» **DATA FOR THIS TASK**:
[config.mk]
export PLATFORM = sky130hd
export DESIGN_NAME = uart_rx_framer
export DESIGN_NICKNAME = d
export VERILOG_FILES = /design/src/rtl/uart_pkg.sv /design/src/rtl/uart_sync2.sv /design/src/rtl/uart_rx_framer.sv
export SDC_FILE = /design/constraint.sdc
export NUM_CORES = 1
export LEC_CHECK = 0
export ABC_AREA = 0
export CELL_PAD_IN_SITES_DETAIL_PLACEMENT = 1
export CELL_PAD_IN_SITES_GLOBAL_PLACEMENT = 2
export CORE_MARGIN = 2
export CORE_UTILIZATION = 33
export CTS_CLUSTER_DIAMETER = 80
export DETAILED_ROUTE_END_ITERATION = 10
export GPL_TIMING_DRIVEN = 0
export PLACE_DENSITY = 0.75
export SLEW_MARGIN = 20
export SYNTH_ARGS = -nofsm -noshare
export SYNTH_HDL_FRONTEND = slang
export SYNTH_SLANG_ARGS = --single-unit
[constraint.sdc]
create_clock -name clk -period 2.3 [get_ports clk]
set_clock_uncertainty 0.15 [all_clocks]
set_input_delay 0.345 -clock clk [delete_from_list [all_inputs] [get_ports clk]]
set_output_delay 0.345 -clock clk [all_outputs]
set_load 0.005 [all_outputs]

» **ABOUT THIS TASK**: Having located the line containing "export SDC_FILE = /design/constraint.sdc", set it down along with every line after it through the end of the data, reproducing each exactly.

» **OUTPUT**:
export SDC_FILE = /design/constraint.sdc
export NUM_CORES = 1
export LEC_CHECK = 0
export ABC_AREA = 0
export CELL_PAD_IN_SITES_DETAIL_PLACEMENT = 1
export CELL_PAD_IN_SITES_GLOBAL_PLACEMENT = 2
export CORE_MARGIN = 2
export CORE_UTILIZATION = 33
export CTS_CLUSTER_DIAMETER = 80
export DETAILED_ROUTE_END_ITERATION = 10
export GPL_TIMING_DRIVEN = 0
export PLACE_DENSITY = 0.75
export SLEW_MARGIN = 20
export SYNTH_ARGS = -nofsm -noshare
export SYNTH_HDL_FRONTEND = slang
export SYNTH_SLANG_ARGS = --single-unit
[constraint.sdc]
create_clock -name clk -period 2.3 [get_ports clk]
set_clock_uncertainty 0.15 [all_clocks]
set_input_delay 0.345 -clock clk [delete_from_list [all_inputs] [get_ports clk]]
set_output_delay 0.345 -clock clk [all_outputs]
set_load 0.005 [all_outputs]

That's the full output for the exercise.